* TASK TO CARRY OUT
For the entries below, print exactly the lines between the line holding "wire [2:0] row" and the line holding "(state == S_WR));", inclusive, and nothing else.

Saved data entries
What follows belongs to an exercise in optimizing a design on an open flow for small area; a production flow would make more cautious choices. The RTL was checked by simulation tests, not by an equivalence proof against the original design. Power and IR drop assume default switching activity.

==> inputs of amber <==
==> flow/design.v <==
module nibble_core #(
    parameter W = 320,
    parameter H = 240
) (
    input  wire         clk,
    input  wire         rst_n,         
    input  wire         cmd_valid,
    output wire         cmd_ready,
    input  wire [127:0] cmd_word,
    output wire         done,
    output wire [2:0]   result,
    output wire         vram_req,
    output wire         vram_we,
    output wire [15:0]  vram_addr,
    output wire [7:0]   vram_wdata,
    input  wire         vram_gnt,
    input  wire [7:0]   vram_rdata,
    output wire         text_req,
    output wire [15:0]  text_addr,
    input  wire         text_gnt,
    input  wire [7:0]   text_rdata,
    output wire         font_req,
    output wire [8:0]   font_addr,
    input  wire         font_gnt,
    input  wire [7:0]   font_rdata
);
    localparam RB  = W / 2;
    localparam SBC = RB * H;
    localparam S_IDLE  = 4'd0;
    localparam S_FIN   = 4'd1;
    localparam S_RD    = 4'd2;    
    localparam S_WR    = 4'd3;    
    localparam S_SRD   = 4'd4;    
    localparam S_SCHK  = 4'd5;    
    localparam S_TRD   = 4'd6;    
    localparam S_FRD   = 4'd7;    
    localparam S_NC    = 4'd8;    
    localparam S_NC2   = 4'd9;    
    localparam S_SETA  = 4'd10;   
    localparam S_START = 4'd11;   
    localparam S_DOWN  = 4'd12;   
    localparam S_CONV  = 4'd13;   
    localparam M_RMW    = 3'd0;
    localparam M_WRBYTE = 3'd1;
    localparam M_CLEAR  = 3'd2;
    localparam M_PIXEL  = 3'd3;
    localparam M_VLINE  = 3'd4;
    localparam M_HLINE  = 3'd5;
    localparam M_GLYPH  = 3'd6;
    localparam M_TEXT   = 3'd7;
    reg [3:0]  state;
    reg [2:0]  mode;
    reg [2:0]  code;
    reg [15:0] ADDR;
    reg        STEP;
    reg [63:0] G;        
    reg [2:0]  ph;       
    reg [7:0]  C;        
    reg [5:0]  CNT;      
    reg [5:0]  I;        
    reg        par;      
    wire [15:0] R16 = G[15:0];
    wire [7:0]  L0  = G[7:0];
    wire [7:0]  L1  = G[15:8];
    wire [127:0] cw = cmd_word;
    wire [7:0]   op = cw[7:0];
    wire z9   = ~|cw[15:9];
    wire z16  = ~|cw[23:16];
    wire z24  = ~|cw[47:24];
    wire z48  = ~|cw[71:48];
    wire z72  = ~|cw[79:72];
    wire z80  = ~|cw[119:80];
    wire z120 = ~|cw[127:120];
    wire z_hi = z80 & z120;
    wire is_sa = (op == 8'h01);
    wire is_ss = (op == 8'h02);
    wire is_wb = (op == 8'h03);
    wire is_rm = (op == 8'h04);
    wire is_cl = (op == 8'h10);
    wire is_sp = (op == 8'h11);
    wire is_dl = (op == 8'h20);
    wire is_dg = (op == 8'h30);
    wire is_ds = (op == 8'h31);
    wire legal = (is_sa & z24 & z48 & z72 & z_hi)
               | (is_ss & z9 & z16 & z24 & z48 & z72 & z_hi)
               | ((is_wb | is_cl) & z16 & z24 & z48 & z72 & z_hi)
               | (is_rm & z24 & z48 & z72 & z_hi)
               | (is_sp & z48 & z72 & z_hi)
               | (is_dl & z_hi)
               | (is_dg & z120)
               | (is_ds & z72 & z_hi);
    wire [15:0] f_x  = cw[23:8];
    wire [15:0] f_y  = cw[39:24];
    wire [15:0] f_x1 = cw[55:40];
    wire [15:0] f_y1 = cw[71:56];
    wire addr_oor = (ADDR >= SBC);
    wire c8_bad   = |cw[15:12];
    wire c40_bad  = |cw[47:44];
    wire c48_bad  = |cw[55:52];
    wire c56_bad  = |cw[63:60];
    wire c64_bad  = |cw[71:68];
    wire c72_bad  = |cw[79:76];
    wire x_oor  = (f_x >= W);
    wire y_oor  = (f_y >= H);
    wire x1_oor = (f_x1 >= W);
    wire y1_oor = (f_y1 >= H);
    wire line_vert = (f_x[8:0] == f_x1[8:0]) && (f_y[7:0] <= f_y1[7:0]);
    wire line_horz = (f_y[7:0] == f_y1[7:0]) && (f_x[8:0] < f_x1[8:0]);
    wire gx_oor = ({1'b0, f_x} + 17'd7 >= W);
    wire gy_oor = ({1'b0, f_y} + 17'd7 >= H);
    wire sy_oor = ({1'b0, f_x1} + 17'd7 >= H);      
    wire [8:0]  ox  = f_x[8:0];
    wire [7:0]  oy  = f_y[7:0];
    wire [15:0] off = {oy, 7'd0} + {3'd0, oy, 5'd0} + {8'd0, ox[8:1]};
    wire [5:0]  scol = (|f_y[15:9] || f_y[8:3] >= 6'd40 || sy_oor) ? 6'd63
                                 : f_y[8:3] + {5'd0, |f_y[2:0]};
    wire        s_full = CNT[5] & (CNT[4] | CNT[3]);
    wire [8:0]  llen = line_vert ? {1'b0, f_y1[7:0]} - {1'b0, f_y[7:0]}
                                 : f_x1[8:0] - f_x[8:0];
    wire [2:0] col = CNT[5:3];
    wire [2:0] row = CNT[2:0] ^ {3{CNT[3]}};
    wire       gbit = (mode == M_TEXT)  ? font_rdata[~col]
                    : (mode == M_GLYPH) ? L0[~col] : 1'b1;
    wire       cring = (mode == M_TEXT) | (mode == M_VLINE) | (mode == M_HLINE);
    wire [3:0] nib = cring ? (gbit ? L0[3:0] : L1[3:0]) : (gbit ? C[3:0] : C[7:4]);
    reg [7:0] mm, mv;
    always @(*) begin
        case (mode)
        M_RMW:    begin mm = L0;    mv = L1; end
        M_WRBYTE: begin mm = 8'hFF; mv = L0; end
        M_CLEAR:  begin mm = 8'hFF; mv = {L0[3:0], L0[3:0]}; end
        default:  begin
            mm = par ? 8'h0F : 8'hF0;
            mv = par ? {4'h0, nib} : {nib, 4'h0};
        end
        endcase
    end
    assign vram_wdata = (vram_rdata & ~mm) | mv;
    reg rd_go;
    always @(*) begin
        case (mode)
        M_RMW, M_WRBYTE, M_CLEAR: rd_go = (ph == 3'd5);
        M_VLINE, M_HLINE: rd_go = (ph == 3'd1);
        M_GLYPH:         rd_go = (ph + 3'd1 == row);
        default:         rd_go = 1'b1;
        endcase
    end
    wire ph6 = (ph == 3'd6);
    wire lastc = &CNT;
    wire wide  = (mode == M_VLINE) | (mode == M_HLINE) | (state == S_CONV);
    wire last  = lastc & (~wide | &I[2:0]);
    wire       gl   = (mode == M_GLYPH) | (mode == M_TEXT);
    wire       vert = (state == S_DOWN) | (mode == M_VLINE) | (gl & (CNT[2:0] != 3'd7) & (state == S_WR));
    wire       up   = gl & CNT[3] & (state == S_WR);
    reg [15:0] dk;
    reg        dc;
    always @(*) begin
        dk = (state == S_CONV) ? 16'hFFA0 : vert ? (up ? 16'hFF60 : 16'd160) : 16'd0;
        dc = (vert | (state == S_CONV)) ? 1'b0 : par;
        case (mode)
        M_WRBYTE: dc = STEP;
        M_CLEAR:  dc = 1'b1;
        default: ;
        endcase
    end
    wire [15:0] anext = ADDR + dk + {15'd0, dc};
    assign cmd_ready  = (state == S_IDLE);
    assign done       = (state == S_FIN);
    assign result     = code;
    assign vram_req   = ((state == S_RD) & rd_go) | (state == S_WR) | (state == S_FRD);
    assign vram_we    = (state == S_WR);
    assign vram_addr  = ADDR;
    assign text_req   = ((state == S_SRD) | (state == S_TRD) | (state == S_NC)) & ph6;
    assign text_addr  = R16 + {10'd0, I};
    assign font_req   = (state == S_FRD);
    assign font_addr  = {text_rdata[6], text_rdata[4:0], row};
    always @(posedge clk) begin
        if (state == S_IDLE) begin
            ph <= 3'd0;
            G[31:0]  <= cw[87:56];
            G[47:32] <= is_ds ? {cw[47:40], cw[32:25]} : cw[103:88];
            G[63:48] <= is_dg ? cw[119:104] : cw[23:8];
            C <= {cw[51:48], cw[43:40]};
        end else begin
            ph <= ph + 3'd1;
            G  <= {G[7:0], G[63:8]};
        end
    end
    always @(posedge clk) begin
        if (!rst_n) begin
            state <= S_IDLE;
            ADDR  <= 16'd0;
            STEP  <= 1'b0;
        end else begin
            case (state)
            S_IDLE: if (cmd_valid) begin
                code  <= 3'd0;
                state <= S_FIN;
                CNT   <= 6'h3F;
                par   <= is_ds ? cw[24] : cw[8];
                I     <= 6'd0;
                if (!legal) code <= 3'd6;
                else if (is_sa) begin
                    if (f_x >= SBC) code <= 3'd1;
                    else            state <= S_SETA;
                end else if (is_ss) begin
                    STEP <= cw[8];
                end else if (is_wb) begin
                    mode <= M_WRBYTE;
                    if (addr_oor) code <= 3'd1;
                    else          state <= S_RD;
                end else if (is_rm) begin
                    mode <= M_RMW;
                    if (addr_oor)  code <= 3'd1;
                    else if (STEP) code <= 3'd5;
                    else           state <= S_RD;
                end else if (is_cl) begin
                    mode <= M_CLEAR;
                    if (c8_bad) code <= 3'd4;
                    else begin
                        ADDR  <= 16'd0;
                        STEP  <= 1'b1;
                        state <= S_RD;
                    end
                end else if (is_sp) begin
                    mode <= M_PIXEL;
                    if (x_oor || y_oor) code <= 3'd1;
                    else if (c40_bad)   code <= 3'd4;
                    else begin
                        ADDR  <= off;
                        STEP  <= 1'b0;
                        state <= S_RD;
                    end
                end else if (is_dl) begin
                    mode <= line_vert ? M_VLINE : M_HLINE;
                    {I[2:0], CNT} <= ~llen;
                    if (x_oor || y_oor || x1_oor || y1_oor) code <= 3'd1;
                    else if (!line_vert && !line_horz)      code <= 3'd2;
                    else if (c72_bad)                       code <= 3'd4;
                    else begin
                        ADDR  <= off;
                        STEP  <= 1'b0;
                        state <= S_RD;
                    end
                end else if (is_dg) begin
                    mode <= M_GLYPH;
                    CNT  <= 6'h00;
                    if (gx_oor || gy_oor)        code <= 3'd1;
                    else if (c40_bad || c48_bad) code <= 3'd4;
                    else begin
                        ADDR  <= off;
                        STEP  <= 1'b0;
                        state <= S_RD;
                    end
                end else begin   
                    mode  <= M_TEXT;
                    CNT   <= scol;
                    if (c56_bad || c64_bad) code <= 3'd4;
                    state <= S_SRD;
                end
            end
            S_SETA: if (ph6) begin
                ADDR  <= R16;
                state <= S_FIN;
            end
            S_RD: if (vram_gnt && rd_go) state <= S_WR;
            S_WR: begin
                state <= (mode == M_TEXT) ? S_TRD : S_RD;
                if (vram_gnt) begin
                    case (mode)
                    M_RMW, M_PIXEL: state <= S_FIN;
                    M_WRBYTE: begin
                        ADDR  <= anext;
                        state <= S_FIN;
                    end
                    M_CLEAR: begin
                        ADDR <= anext;
                        if (ADDR == SBC - 1) state <= S_FIN;
                    end
                    default: begin    
                        if (last) begin
                            CNT   <= 6'h39;
                            I     <= I + 6'd1;
                            state <= (mode == M_TEXT) ? S_NC : (mode == M_GLYPH) ? S_DOWN : S_FIN;
                        end else begin
                            CNT  <= CNT + 6'd1;
                            if (wide && lastc) I <= I + 6'd1;
                            ADDR <= anext;
                            if (!vert) par <= ~par;
                        end
                    end
                    endcase
                end
            end
            S_SRD: if (text_gnt && ph6) state <= S_SCHK;
            S_SCHK: begin
                state <= S_SRD;
                if (text_rdata == 8'd0) begin
                    if (code != 3'd0 || I == 6'd0) state <= S_FIN;
                    else begin
                        I     <= 6'd0;
                        STEP  <= 1'b0;
                        state <= S_START;
                    end
                end else if (s_full) begin
                    code  <= 3'd1;
                    state <= S_FIN;
                end else if (text_rdata < 8'd32 || text_rdata > 8'd95) begin
                    code  <= 3'd3;
                    state <= S_FIN;
                end else begin
                    I   <= I + 6'd1;
                    CNT <= CNT + 6'd1;
                end
            end
            S_START: if (ph == 3'd4) begin
                ADDR  <= R16;
                {I[2:0], CNT} <= {1'b1, ~L1};
                state <= S_CONV;
            end
            S_CONV: begin
                CNT <= CNT + 6'd1;
                if (lastc) I <= I + 6'd1;
                if (last) begin
                    CNT   <= 6'h00;
                    I     <= 6'd0;
                    state <= S_TRD;
                end else
                    ADDR <= anext;
            end
            S_TRD: if (text_gnt && ph6) state <= S_FRD;
            S_FRD: state <= (font_gnt && vram_gnt) ? S_WR : S_TRD;
            S_NC: if (text_gnt && ph6) state <= S_NC2;
            S_NC2: begin
                if (text_rdata == 8'd0) state <= S_DOWN;
                else begin
                    ADDR  <= anext;
                    par   <= ~par;
                    CNT   <= 6'h00;
                    state <= S_TRD;
                end
            end
            S_DOWN: begin
                ADDR <= anext;
                CNT  <= CNT + 6'd1;
                if (lastc) state <= S_FIN;
            end
            S_FIN: state <= S_IDLE;
            default: state <= S_IDLE;
            endcase
        end
    end
endmodule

* RESULT BELOW
    wire [2:0] row = CNT[2:0] ^ {3{CNT[3]}};
    wire       gbit = (mode == M_TEXT)  ? font_rdata[~col]
                    : (mode == M_GLYPH) ? L0[~col] : 1'b1;
    wire       cring = (mode == M_TEXT) | (mode == M_VLINE) | (mode == M_HLINE);
    wire [3:0] nib = cring ? (gbit ? L0[3:0] : L1[3:0]) : (gbit ? C[3:0] : C[7:4]);
    reg [7:0] mm, mv;
    always @(*) begin
        case (mode)
        M_RMW:    begin mm = L0;    mv = L1; end
        M_WRBYTE: begin mm = 8'hFF; mv = L0; end
        M_CLEAR:  begin mm = 8'hFF; mv = {L0[3:0], L0[3:0]}; end
        default:  begin
            mm = par ? 8'h0F : 8'hF0;
            mv = par ? {4'h0, nib} : {nib, 4'h0};
        end
        endcase
    end
    assign vram_wdata = (vram_rdata & ~mm) | mv;
    reg rd_go;
    always @(*) begin
        case (mode)
        M_RMW, M_WRBYTE, M_CLEAR: rd_go = (ph == 3'd5);
        M_VLINE, M_HLINE: rd_go = (ph == 3'd1);
        M_GLYPH:         rd_go = (ph + 3'd1 == row);
        default:         rd_go = 1'b1;
        endcase
    end
    wire ph6 = (ph == 3'd6);
    wire lastc = &CNT;
    wire wide  = (mode == M_VLINE) | (mode == M_HLINE) | (state == S_CONV);
    wire last  = lastc & (~wide | &I[2:0]);
    wire       gl   = (mode == M_GLYPH) | (mode == M_TEXT);
    wire       vert = (state == S_DOWN) | (mode == M_VLINE) | (gl & (CNT[2:0] != 3'd7) & (state == S_WR));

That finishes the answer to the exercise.